Friends happen in the strangest ways. When I was in elementary school, I remember my father telling me that, "Someday, some of your good friends, met later in life, will be the parents of your children's school friends too." I did not catch his allusion and questioned him on what this meant. He simply explained by naming some of my school chums and their parents who he and my mom were friends with at the time.
Of course he was right and now my wife and I experience the same dynamic and have met many people through our daughter's school mates. Last Saturday night, one couple who we've grown close to over the past 4 years (since pre-school) came over for a casual wine dinner. They are enjoying learning about wine, and both seem to really take interest and definitely know what they like. Better still, I've yet to see them not enjoy any of the wines we've consumed together, whether casual quaffers like this particular evening or more serious wines that we also drink when we're together.
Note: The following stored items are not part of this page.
This is an optimization exercise on Yosys and OpenROAD, whose aim is small area, a short achievable clock period and few clock cycles per item, not a production implementation.
No functional check of the RTL was part of this run.

### flow/config.mk
export PLATFORM = sky130hd
export DESIGN_NAME = softsign_activation_top
export DESIGN_NICKNAME = softsign_activation_top
export VERILOG_FILES = /design/flow/design.v
export SDC_FILE = /design/flow/constraint.sdc
export NUM_CORES = 4
export LEC_CHECK = 0
export CAP_MARGIN = 20
export CORE_MARGIN = 2
export CORE_UTILIZATION = 40
export SLEW_MARGIN = 20
### flow/constraint.sdc
create_clock -name core_clock -period 6.5 [get_ports {clk}]
set_input_delay 1.3000 -clock core_clock [delete_from_list [all_inputs] [get_ports {clk}]]
set_output_delay 1.3000 -clock core_clock [all_outputs]
set_load 0.01 [all_outputs]
### flow/design.v
`timescale 1ns / 1ps
package ssa_pkg;
  localparam int SAMPLE_W   = 16;
  localparam int RESULT_W   = 16;
  localparam int MAG_W      = SAMPLE_W + 1;
  localparam int DEN_W      = 31;
  localparam int DIV_STEPS  = RESULT_W;
  localparam int CFG_ADDR_W = 3;
  localparam int CFG_DATA_W = 32;
  localparam logic REG_IDX_MODE = 1'b0;
  localparam logic [MAG_W-1:0] Q_ONE_IN = MAG_W'(256);
  localparam logic [RESULT_W-1:0] RES_MAX = RESULT_W'(32767);
  localparam logic [DEN_W-1:0] DERIV_REM_INIT = DEN_W'(32'h0000_8000);
  typedef struct packed {
    logic                vld;
    logic                mode;
    logic                neg;
    logic [DEN_W-1:0]    den;
    logic [DEN_W-1:0]    rem;
    logic [RESULT_W-1:0] num_lo;
    logic [RESULT_W-1:0] quo;
  } ssa_div_t;
endpackage
What follows belongs to an exercise in optimizing a design on an open flow for small area and a short achievable clock period; a production flow would make more cautious choices.

## the baseline
==> flow/design.v <==
package rv_isa_pkg;
    localparam int XLEN       = 32;
    localparam int REG_ADDR_W = 5;
    localparam int SHAMT_W    = 5;
    localparam int ALT_BIT    = 30;
    typedef logic [XLEN-1:0]       word_t;
    typedef logic [REG_ADDR_W-1:0] reg_addr_t;
    typedef logic [31:0]           inst_t;
    typedef logic [2:0]            funct3_t;
    typedef enum logic [6:0] {
        OP_IMM = 7'b0010011,   
        OP     = 7'b0110011,   
        LOAD   = 7'b0000011,
        STORE  = 7'b0100011,
        BRANCH = 7'b1100011,
        JAL    = 7'b1101111,
        JALR   = 7'b1100111,
        LUI    = 7'b0110111,
        AUIPC  = 7'b0010111
    } opcode_e;
    typedef enum logic [2:0] {
        ADD_SUB = 3'b000,
        SLL     = 3'b001,
        SLT     = 3'b010,
        SLTU    = 3'b011,
        XOR     = 3'b100,
        SR      = 3'b101,   
        OR      = 3'b110,
        AND     = 3'b111
    } funct3_alu_e;
    typedef enum logic [2:0] {
        BEQ  = 3'b000,
        BNE  = 3'b001,
        BLT  = 3'b100,
        BGE  = 3'b101,
        BLTU = 3'b110,
        BGEU = 3'b111
    } funct3_br_e;
endpackage
package ex_pkg;
    typedef enum logic [3:0] {
        ALU_ADD,
        ALU_SUB,
        ALU_SLL,
        ALU_SLT,
        ALU_SLTU,
        ALU_XOR,
        ALU_SRL,
        ALU_SRA,
        ALU_OR,
        ALU_AND
    } alu_op_e;
    typedef enum logic [2:0] {
        CLS_NONE,     
        CLS_ALU,      
        CLS_LOAD,
        CLS_STORE,
        CLS_BRANCH,
        CLS_JUMP      
    } inst_class_e;
endpackage
module ex_stage (
    input  logic        clk,
    input  logic        rst_i,
    input  logic [31:0] inst_i,
    input  logic [31:0] pc_i,
    input  logic [31:0] rs1_data_i,
    input  logic [31:0] rs2_data_i,
    input  logic        reg_w_en_i,
    input  logic [4:0]  reg_w_addr_i,
    output logic        reg_w_en_o,
    output logic [4:0]  reg_w_addr_o,
    output logic [31:0] reg_w_data_o,
    output logic        mem_r_en_o,
    output logic        mem_w_en_o,
    output logic [31:0] mem_addr_o,
    output logic [31:0] mem_w_data_o,
    output logic [2:0]  mem_funct3_o,
    output logic        jump_flag_o,
    output logic [31:0] jump_addr_o
);
    logic [6:0] opc;
    logic [2:0] f3;
    logic       alt;
    logic       is_opimm, is_op, is_load, is_store, is_branch;
    logic       is_jal, is_jalr, is_lui, is_auipc, is_alu;
    assign opc = inst_i[6:0];
    assign f3  = inst_i[14:12];
    assign alt = inst_i[30];
    assign is_opimm  = opc == 7'b0010011;
    assign is_op     = opc == 7'b0110011;
    assign is_load   = opc == 7'b0000011;
    assign is_store  = opc == 7'b0100011;
    assign is_branch = opc == 7'b1100011;
    assign is_jal    = opc == 7'b1101111;
    assign is_jalr   = opc == 7'b1100111;
    assign is_lui    = opc == 7'b0110111;
    assign is_auipc  = opc == 7'b0010111;
    assign is_alu    = is_op | is_opimm;
    logic        s31;
    logic [31:0] imm_i, imm_s, imm_u;
    assign s31   = inst_i[31];
    assign imm_i = {{20{s31}}, inst_i[31:20]};
    assign imm_s = {{20{s31}}, inst_i[31:25], inst_i[11:7]};
    assign imm_u = {inst_i[31:12], 12'b0};
    logic [31:0] a_b, a_bx, a_sum;
    logic        use_rs2, use_s, a_inv, a_cout;
    assign use_rs2 = inst_i[5] & (inst_i[4] | inst_i[6]) & ~inst_i[2];
    assign use_s   = inst_i[5] & ~inst_i[4] & ~inst_i[6];
    always_comb begin
        if (use_rs2)    a_b = rs2_data_i;
        else if (use_s) a_b = imm_s;
        else            a_b = imm_i;
    end
    assign a_inv = (inst_i[6] & ~inst_i[2]) |
                   (~inst_i[6] & inst_i[4] & ((f3[2:1] == 2'b01) | (inst_i[5] & (f3 == 3'b000) & alt)));
    assign a_bx  = a_b ^ {32{a_inv}};
    assign {a_cout, a_sum} = {1'b0, rs1_data_i} + {1'b0, a_bx} + {32'd0, a_inv};
    logic lt_u, lt_s, eq;
    assign lt_u = ~a_cout;
    assign lt_s = (rs1_data_i[31] ^ a_b[31]) ? rs1_data_i[31] : a_sum[31];
    assign eq   = rs1_data_i == rs2_data_i;
    logic cond;
    always_comb begin
        case (f3[2:1])
            2'b00:   cond = eq ^ f3[0];
            2'b10:   cond = lt_s ^ f3[0];
            2'b11:   cond = lt_u ^ f3[0];
            default: cond = 1'b0;
        endcase
    end
    logic [31:0] b_off, b_sum, link;
    always_comb begin
        if (inst_i[3])      b_off = {{12{s31}}, inst_i[19:12], inst_i[20], inst_i[30:21], 1'b0};
        else if (inst_i[2]) b_off = imm_u;
        else                b_off = {{20{s31}}, inst_i[7], inst_i[30:25], inst_i[11:8], 1'b0};
    end
    assign b_sum = pc_i + b_off;
    assign link  = {pc_i[31:2] + 30'd1, pc_i[1:0]};
    logic [4:0]  shamt;
    logic [31:0] sh_in, sh_out, sh_rev;
    logic        sll, fill;
    assign shamt = is_op ? rs2_data_i[4:0] : inst_i[24:20];
    assign sll   = ~f3[2];
    assign fill  = f3[2] & alt & rs1_data_i[31];
    always_comb begin
        for (int k = 0; k < 32; k++) sh_in[k] = sll ? rs1_data_i[31-k] : rs1_data_i[k];
    end
    assign sh_out = 32'($signed({fill, sh_in}) >>> shamt);
    always_comb begin
        for (int k = 0; k < 32; k++) sh_rev[k] = sh_out[31-k];
    end
    logic [31:0] logic_res, alu_res, wb;
    always_comb begin
        case (f3[1:0])
            2'b00:   logic_res = rs1_data_i ^ a_b;
            2'b10:   logic_res = rs1_data_i | a_b;
            default: logic_res = rs1_data_i & a_b;
        endcase
    end
    always_comb begin
        case (f3)
            3'b000:  alu_res = a_sum;
            3'b001:  alu_res = sh_rev;
            3'b010:  alu_res = {31'd0, lt_s};
            3'b011:  alu_res = {31'd0, lt_u};
            3'b101:  alu_res = sh_out;
            default: alu_res = logic_res;
        endcase
    end
    always_comb begin
        if (is_alu)                  wb = alu_res;
        else if (is_jal | is_jalr)   wb = link;
        else if (is_auipc)           wb = b_sum;
        else if (is_lui)             wb = imm_u;
        else                         wb = '0;
    end
    always_ff @(posedge clk) begin
        if (rst_i) begin
            reg_w_en_o   <= 1'b0;
            reg_w_addr_o <= '0;
            reg_w_data_o <= '0;
            mem_r_en_o   <= 1'b0;
            mem_w_en_o   <= 1'b0;
            mem_addr_o   <= '0;
            mem_w_data_o <= '0;
            mem_funct3_o <= '0;
            jump_flag_o  <= 1'b0;
            jump_addr_o  <= '0;
        end else begin
            reg_w_en_o   <= reg_w_en_i;
            reg_w_addr_o <= reg_w_addr_i;
            reg_w_data_o <= wb;
            mem_r_en_o   <= is_load;
            mem_w_en_o   <= is_store;
            mem_addr_o   <= (is_load | is_store) ? a_sum : '0;
            mem_w_data_o <= is_store ? rs2_data_i : '0;
            mem_funct3_o <= f3;
            jump_flag_o  <= (is_branch & cond) | is_jal | is_jalr;
            jump_addr_o  <= is_jalr ? a_sum : ((is_branch | is_jal) ? b_sum : '0);
        end
    end
endmodule
Settings: LEC_CHECK=0, CAP_MARGIN=20, CORE_MARGIN=2, CORE_UTILIZATION=30, PLACE_DENSITY=0.45, SETUP_SLACK_MARGIN=2.5, SLEW_MARGIN=20; clock period 7.0 ns.
run.sh (not shown) runs the stock make flow with config.mk's settings and CLKGATE_MAP_FILE= SYNTH_SCRIPT=/design/flow/synth_recipe.tcl, a recipe that flattens the netlist after the stock synthesis.
The baseline did not stop at any stage, and its layout met the timing, design-rule and antenna checks.
This design comes from an exercise in tuning for small area, a short achievable clock period and few clock cycles per item on the open sky130 flow, not from production work.
In this exercise RTL edits were held to simulation tests only and were not proved equivalent to the original.
Power figures rest on the tool's default switching activity, not on a simulated workload.

==> design/flow/design.v <==
package md5_pkg;
  typedef logic [31:0] word_t;
  typedef logic [512-1:0] block_t;
  typedef logic [128-1:0] digest_t;  
  typedef enum logic [1:0] {
    ROUND_F,
    ROUND_G,
    ROUND_H,
    ROUND_I
  } round_e;
  typedef enum logic {
    STAGE_IDLE,
    STAGE_BUSY
  } stage_state_e;
  localparam digest_t md5_init = {32'h10325476, 32'h98badcfe, 32'hefcdab89, 32'h67452301};
  function automatic word_t md5_k(logic [5:0] step);
    case (step)
      6'd0: md5_k = 32'hd76aa478;
      6'd1: md5_k = 32'he8c7b756;
      6'd2: md5_k = 32'h242070db;
      6'd3: md5_k = 32'hc1bdceee;
      6'd4: md5_k = 32'hf57c0faf;
      6'd5: md5_k = 32'h4787c62a;
      6'd6: md5_k = 32'ha8304613;
      6'd7: md5_k = 32'hfd469501;
      6'd8: md5_k = 32'h698098d8;
      6'd9: md5_k = 32'h8b44f7af;
      6'd10: md5_k = 32'hffff5bb1;
      6'd11: md5_k = 32'h895cd7be;
      6'd12: md5_k = 32'h6b901122;
      6'd13: md5_k = 32'hfd987193;
      6'd14: md5_k = 32'ha679438e;
      6'd15: md5_k = 32'h49b40821;
      6'd16: md5_k = 32'hf61e2562;
      6'd17: md5_k = 32'hc040b340;
      6'd18: md5_k = 32'h265e5a51;
      6'd19: md5_k = 32'he9b6c7aa;
      6'd20: md5_k = 32'hd62f105d;
      6'd21: md5_k = 32'h02441453;
      6'd22: md5_k = 32'hd8a1e681;
      6'd23: md5_k = 32'he7d3fbc8;
      6'd24: md5_k = 32'h21e1cde6;
      6'd25: md5_k = 32'hc33707d6;
      6'd26: md5_k = 32'hf4d50d87;
      6'd27: md5_k = 32'h455a14ed;
      6'd28: md5_k = 32'ha9e3e905;
      6'd29: md5_k = 32'hfcefa3f8;
      6'd30: md5_k = 32'h676f02d9;
      6'd31: md5_k = 32'h8d2a4c8a;
      6'd32: md5_k = 32'hfffa3942;
      6'd33: md5_k = 32'h8771f681;
      6'd34: md5_k = 32'h6d9d6122;
      6'd35: md5_k = 32'hfde5380c;
      6'd36: md5_k = 32'ha4beea44;
      6'd37: md5_k = 32'h4bdecfa9;
      6'd38: md5_k = 32'hf6bb4b60;
      6'd39: md5_k = 32'hbebfbc70;
      6'd40: md5_k = 32'h289b7ec6;
      6'd41: md5_k = 32'heaa127fa;
      6'd42: md5_k = 32'hd4ef3085;
      6'd43: md5_k = 32'h04881d05;
      6'd44: md5_k = 32'hd9d4d039;
      6'd45: md5_k = 32'he6db99e5;
      6'd46: md5_k = 32'h1fa27cf8;
      6'd47: md5_k = 32'hc4ac5665;
      6'd48: md5_k = 32'hf4292244;
      6'd49: md5_k = 32'h432aff97;
      6'd50: md5_k = 32'hab9423a7;
      6'd51: md5_k = 32'hfc93a039;
      6'd52: md5_k = 32'h655b59c3;
      6'd53: md5_k = 32'h8f0ccc92;
      6'd54: md5_k = 32'hffeff47d;
      6'd55: md5_k = 32'h85845dd1;
      6'd56: md5_k = 32'h6fa87e4f;
      6'd57: md5_k = 32'hfe2ce6e0;
      6'd58: md5_k = 32'ha3014314;
      6'd59: md5_k = 32'h4e0811a1;
      6'd60: md5_k = 32'hf7537e82;
      6'd61: md5_k = 32'hbd3af235;
      6'd62: md5_k = 32'h2ad7d2bb;
      default: md5_k = 32'heb86d391;
    endcase
  endfunction
  function automatic logic [4:0] md5_shift(round_e round, logic [5:0] step);
    case ({round, step[1:0]})
      4'd0: md5_shift = 5'd7;
      4'd1: md5_shift = 5'd12;
      4'd2: md5_shift = 5'd17;
      4'd3: md5_shift = 5'd22;
      4'd4: md5_shift = 5'd5;
      4'd5: md5_shift = 5'd9;
      4'd6: md5_shift = 5'd14;
      4'd7: md5_shift = 5'd20;
      4'd8: md5_shift = 5'd4;
      4'd9: md5_shift = 5'd11;
      4'd10: md5_shift = 5'd16;
      4'd11: md5_shift = 5'd23;
      4'd12: md5_shift = 5'd6;
      4'd13: md5_shift = 5'd10;
      4'd14: md5_shift = 5'd15;
      default: md5_shift = 5'd21;
    endcase
  endfunction
endpackage
`timescale 1ns/1ps
module md5_block_loader #(
  parameter int NSLOT = 6
) (
  input  logic   clk,
  input  logic   arst_n,
  input  logic   start,
  input  logic   available_read,
  input  logic   available_write,
  input  logic   read_data_valid,
  input  logic   done_rd_data,
  input  logic   done_wr_data,
  input  logic [NSLOT-1:0] slot_ok,
  output logic   request_read,
  output logic [NSLOT-1:0] load_en,
  output logic [NSLOT-1:0] loaded,
  output logic   done
);
  logic [NSLOT-1:0] tgt_q;   
  logic [NSLOT-1:0] ans_q;   
  logic [NSLOT-1:0] nxt;
  logic             issue;
  assign nxt   = read_data_valid ? {ans_q[NSLOT-2:0], ans_q[NSLOT-1]} : ans_q;
  assign issue = start && available_read && available_write
                 && (!(|tgt_q) || read_data_valid) && (|(slot_ok & nxt));
  assign load_en = tgt_q;
  assign loaded  = tgt_q & {NSLOT{read_data_valid}};
  always_ff @(posedge clk or negedge arst_n) begin
    if (!arst_n) begin
      request_read <= 1'b0;
      tgt_q        <= '0;
      ans_q        <= NSLOT'(1);
      done         <= 1'b0;
    end else begin
      request_read <= issue;
      done         <= done_rd_data & done_wr_data;
      if (issue) begin
        tgt_q <= nxt;
      end else if (read_data_valid) begin
        tgt_q <= '0;
      end
      ans_q <= nxt;
    end
  end
endmodule
`timescale 1ns/1ps
module md5_round_stage (
  input  logic    clk,
  input  logic    arst_n,
  input  logic    [1:0] load_en,   
  input  logic    [1:0] loaded,    
  input  md5_pkg::block_t  load_data,
  output logic    [1:0] req_ok,    
  output logic    fin,          
  output md5_pkg::digest_t state  
);
  localparam md5_pkg::digest_t IV = md5_pkg::md5_init;
  logic            ph;        
  md5_pkg::block_t m0_q, m1_q;
  logic [1:0]      full_q;    
  logic [1:0]      armed_q;   
  logic            run1_q;
  logic [5:0]      cnt1_q;
  logic [3:0]      rnd1_q;    
  logic [5:0]      kidx1_q;   
  logic [3:0]      g1_q;
  logic            msel1_q;   
  md5_pkg::word_t  a1_q, b1_q, c1_q, d1_q, p1_q;
  logic            run2_q;
  logic [5:0]      cnt2_q;
  logic [3:0]      lo2_q;     
  logic [4:0]      hi2_q;     
  md5_pkg::word_t  x2_q, b2_q, c2_q, d2_q, k2_q, w2_q;
  logic [5:0]      kidx2_q;   
  logic [3:0]      g2_q;
  logic           go;
  logic           run1_n;
  logic [5:0]     cnt1_n, kidx1_n;
  logic [3:0]     g1_n, rnd1_n, lo2_n, g2_n;
  logic [5:0]     kidx2_n;
  logic [4:0]     hi2_n;
  logic [1:0]     sh_lo;
  logic [2:0]     sh_hi;
  md5_pkg::word_t f, x, rot1, rot_w, b_new, w;
  assign go = armed_q[!ph] && !run2_q;
  always_comb begin
    for (int s = 0; s < 2; s++) begin
      if (ph == s[0]) begin
        req_ok[s] = !full_q[s] && (!run1_q || (cnt1_q >= 6'd62));
      end else begin
        req_ok[s] = !full_q[s] && (!run2_q || (cnt2_q >= 6'd61));
      end
    end
  end
  always_ff @(posedge clk) begin
    if (load_en[0]) m0_q <= load_data;
    if (load_en[1]) m1_q <= load_data;
  end
  always_comb begin
    f = ({32{rnd1_q[0]}} & ((b1_q & c1_q) | (~b1_q & d1_q)))
      | ({32{rnd1_q[1]}} & ((b1_q & d1_q) | (c1_q & ~d1_q)))
      | ({32{rnd1_q[2]}} & (b1_q ^ c1_q ^ d1_q))
      | ({32{rnd1_q[3]}} & (c1_q ^ (b1_q | ~d1_q)));
    w = msel1_q ? m1_q[32*g1_q +: 32] : m0_q[32*g1_q +: 32];
    kidx2_n = cnt1_q + 6'd2;
    case (kidx2_n[5:4])
      2'd0: g2_n = kidx2_n[3:0];
      2'd1: g2_n = kidx2_n[3:0] * 4'd5 + 4'd1;
      2'd2: g2_n = kidx2_n[3:0] * 4'd3 + 4'd5;
      default: g2_n = kidx2_n[3:0] * 4'd7;
    endcase
    case ({cnt1_q[5:4], cnt1_q[1:0]})
      4'd0:  {sh_hi, sh_lo} = {3'd1, 2'd3};  
      4'd1:  {sh_hi, sh_lo} = {3'd3, 2'd0};  
      4'd2:  {sh_hi, sh_lo} = {3'd4, 2'd1};  
      4'd3:  {sh_hi, sh_lo} = {3'd5, 2'd2};  
      4'd4:  {sh_hi, sh_lo} = {3'd1, 2'd1};  
      4'd5:  {sh_hi, sh_lo} = {3'd2, 2'd1};  
      4'd6:  {sh_hi, sh_lo} = {3'd3, 2'd2};  
      4'd7:  {sh_hi, sh_lo} = {3'd5, 2'd0};  
      4'd8:  {sh_hi, sh_lo} = {3'd1, 2'd0};  
      4'd9:  {sh_hi, sh_lo} = {3'd2, 2'd3};  
      4'd10: {sh_hi, sh_lo} = {3'd4, 2'd0};  
      4'd11: {sh_hi, sh_lo} = {3'd5, 2'd3};  
      4'd12: {sh_hi, sh_lo} = {3'd1, 2'd2};  
      4'd13: {sh_hi, sh_lo} = {3'd2, 2'd2};  
      4'd14: {sh_hi, sh_lo} = {3'd3, 2'd3};  
      default: {sh_hi, sh_lo} = {3'd5, 2'd1};  
    endcase
    lo2_n = 4'b0001 << sh_lo;
    hi2_n = 5'b00001 << (sh_hi - 3'd1);
  end
  md5_add32 u_add_f (.a(p1_q), .b(f), .s(x));
  always_ff @(posedge clk or negedge arst_n) begin
    if (!arst_n) begin
      run2_q <= 1'b0;
      cnt2_q <= '0;
    end else begin
      run2_q <= run1_q;
      cnt2_q <= cnt1_q;
    end
  end
  always_ff @(posedge clk) begin
    lo2_q <= lo2_n;
    hi2_q <= hi2_n;
    x2_q  <= x;
    b2_q  <= b1_q;
    c2_q  <= c1_q;
    d2_q  <= d1_q;
    k2_q  <= md5_pkg::md5_k(kidx1_q);
    kidx2_q <= kidx2_n;
    g2_q  <= g2_n;
    w2_q  <= w;
  end
  always_comb begin
    rot1 = ({32{lo2_q[0]}} & x2_q)
         | ({32{lo2_q[1]}} & {x2_q[30:0], x2_q[31]})
         | ({32{lo2_q[2]}} & {x2_q[29:0], x2_q[31:30]})
         | ({32{lo2_q[3]}} & {x2_q[28:0], x2_q[31:29]});
    rot_w = ({32{hi2_q[0]}} & {rot1[27:0], rot1[31:28]})
          | ({32{hi2_q[1]}} & {rot1[23:0], rot1[31:24]})
          | ({32{hi2_q[2]}} & {rot1[19:0], rot1[31:20]})
          | ({32{hi2_q[3]}} & {rot1[15:0], rot1[31:16]})
          | ({32{hi2_q[4]}} & {rot1[11:0], rot1[31:12]});
  end
  md5_add32 u_add_b (.a(b2_q), .b(rot_w), .s(b_new));
  always_comb begin
    run1_n  = go || (run2_q && (cnt2_q != 6'd63));
    cnt1_n  = go ? 6'd0 : (cnt2_q + 6'd1);
    if (go) begin
      kidx1_n = 6'd1;
      g1_n    = 4'd1;
    end else if (run1_n) begin
      kidx1_n = kidx2_q;
      g1_n    = g2_q;
    end else begin
      kidx1_n = 6'd0;
      g1_n    = 4'd0;
    end
    rnd1_n = 4'b0001 << cnt1_n[5:4];
  end
  always_ff @(posedge clk or negedge arst_n) begin
    if (!arst_n) begin
      full_q <= '0;
      armed_q <= '0;
      ph     <= 1'b0;
      run1_q <= 1'b0;
      cnt1_q <= '0;
      fin    <= 1'b0;
    end else begin
      ph     <= !ph;
      run1_q <= run1_n;
      cnt1_q <= cnt1_n;
      fin    <= run2_q && (cnt2_q == 6'd63);
      for (int s = 0; s < 2; s++) begin
        if (go && (ph != s[0])) begin
          full_q[s]  <= 1'b0;
          armed_q[s] <= 1'b0;
        end else begin
          if (loaded[s]) full_q[s] <= 1'b1;
          armed_q[s] <= full_q[s];
        end
      end
    end
  end
  always_ff @(posedge clk) begin
    kidx1_q <= kidx1_n;
    g1_q    <= g1_n;
    msel1_q <= !ph;
    rnd1_q  <= rnd1_n;
    if (go) begin
      {d1_q, c1_q, b1_q, a1_q} <= IV;
      p1_q <= IV[31:0] + k2_q + w2_q;
    end else begin
      a1_q <= d2_q;
      b1_q <= b_new;
      c1_q <= b2_q;
      d1_q <= c2_q;
      p1_q <= d2_q + k2_q + w2_q;
    end
  end
  assign state = {d1_q, c1_q, b1_q, a1_q};
endmodule
module md5_add32 (
  input  md5_pkg::word_t a,
  input  md5_pkg::word_t b,
  output md5_pkg::word_t s
);
  assign s = a + b;
endmodule
`timescale 1ns/1ps
module md5_digest_packer #(
  parameter int NCORE = 3
) (
  input  logic    clk,
  input  logic    arst_n,
  input  logic    [NCORE-1:0] fin,    
  input  logic [128*NCORE-1:0] st,   
  output logic    request_write,
  output md5_pkg::block_t  write_data
);
  localparam md5_pkg::digest_t IV = md5_pkg::md5_init;
  md5_pkg::digest_t slot0_q, slot1_q, slot2_q, dig_q;
  md5_pkg::digest_t bus;
  logic [1:0]       pos_q;   
  logic [2:0]       sv_q;    
  always_comb begin
    bus = '0;
    for (int c = 0; c < NCORE; c++) begin
      bus = bus | ({128{fin[c]}} & st[128*c +: 128]);
    end
  end
  always_ff @(posedge clk) begin
    for (int w = 0; w < 4; w++) begin
      dig_q[32*w +: 32] <= bus[32*w +: 32] + IV[32*w +: 32];
    end
    if (sv_q[0]) slot0_q <= dig_q;
    if (sv_q[1]) slot1_q <= dig_q;
    if (sv_q[2]) slot2_q <= dig_q;
  end
  always_ff @(posedge clk or negedge arst_n) begin
    if (!arst_n) begin
      pos_q         <= '0;
      sv_q          <= '0;
      request_write <= 1'b0;
    end else begin
      sv_q          <= '0;
      request_write <= 1'b0;
      if (|fin) begin
        pos_q <= pos_q + 2'd1;
        if (pos_q == 2'd3) request_write <= 1'b1;
        else               sv_q[pos_q]   <= 1'b1;
      end
    end
  end
  assign write_data = {dig_q, slot2_q, slot1_q, slot0_q};
endmodule
Source: an optimization exercise on an open RTL-to-GDS flow (aim: small area and a short achievable clock period). Production flows keep margins and buffers that such runs may drop. Only simulation tests tie the RTL to the original design; equivalence was not proved. Power and IR drop assume default switching activity.

## flow/design.v (module list and top-level ports; edited modules follow where they fit)
// module fma_unpack: 84 lines
// module fma_mac: 1296 lines
// module fma_add: 78 lines
// module fma_normalize: 138 lines
// module fma_round: 60 lines
// module fp32_fma: 69 lines
module fp32_fma (
    input  logic    clk,
    input  logic    rst_n,
    input  logic    in_valid,
    input  fma_pkg::fp32_t   a,
    input  fma_pkg::fp32_t   b,
    input  fma_pkg::fp32_t   c,
    input  fma_pkg::rmode_t  rm,
    output logic    out_valid,
    output fma_pkg::fp32_t   result,
    output fma_pkg::fflags_t flags
);
  // ...
==> flow/run.sh <==
#!/bin/bash
# synth_recipe.tcl (not shown) runs the flow's synth.tcl, then flattens the netlist and writes it again
# the make line also repeats each setting of config.mk as NAME=value (left out here)
make -C /OpenROAD-flow-scripts/flow DESIGN_CONFIG=/design/flow/config.mk WORK_HOME=/design/flow/orfs CLKGATE_MAP_FILE= SYNTH_SCRIPT=/design/flow/synth_recipe.tcl finish
==> flow/config.mk <==
export PLATFORM = sky130hd
export DESIGN_NAME = fp32_fma
export DESIGN_NICKNAME = fp32_fma
export VERILOG_FILES = /design/flow/design.v
export SDC_FILE = /design/flow/constraint.sdc
export NUM_CORES = 4
export LEC_CHECK = 0
export CAP_MARGIN = 50
export CORE_MARGIN = 2
export CORE_UTILIZATION = 60
export PLACE_DENSITY = 0.72
export SETUP_SLACK_MARGIN = 5
export SLEW_MARGIN = 60
==> flow/constraint.sdc <==
create_clock -name core_clock -period 10.5 [get_ports {clk}]
set_input_delay 2.1000 -clock core_clock [delete_from_list [all_inputs] [get_ports {clk}]]
set_output_delay 2.1000 -clock core_clock [all_outputs]
set_load 0.01 [all_outputs]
It was a wonderfully sunny Saturday and the first weekend above 65 degrees this year in our neck of the woods. So I chilled down the whites and decanted the reds and a Ruby Reserve Port. We hung out on our deck, which sits high above a steeply sloping yard and looks at a stand of Douglas Fir, old growth Cedars, a plum tree and a quickly disappearing lake view. It was the perfect temperature for al fresco dining and we love to entertain in an unhurried fashion when the weather permits, and here, that is usually a small window of opportunity, which typically lasts only 8-12 weeks a year.
My daughter and her (BFF) friend Lidya always play well together, and the adults were able to sit back and chat about the other couple's recent trip to Monaco and Paris which sounded like a fantastic getaway. We munched on an assortment of cheese and olives along with our first wine of the night, which was Ouro Verde, a decent selection from the Vinho Verde DOC. Bottled by Caves de Cerça in Amarante, a popular spot in Northern Portugal up in the Minho. My wife and the other couple really liked this a lot, I thought it was pleasant and serviceable with the aps but have had lots of better versions. Refreshing, with a bit-too-tart pear and lime citrus flavor which showed nicely, but it seemed to me to have been over acidulated. Nevertheless, nothing that the lactic nature of the cheese couldn't cure.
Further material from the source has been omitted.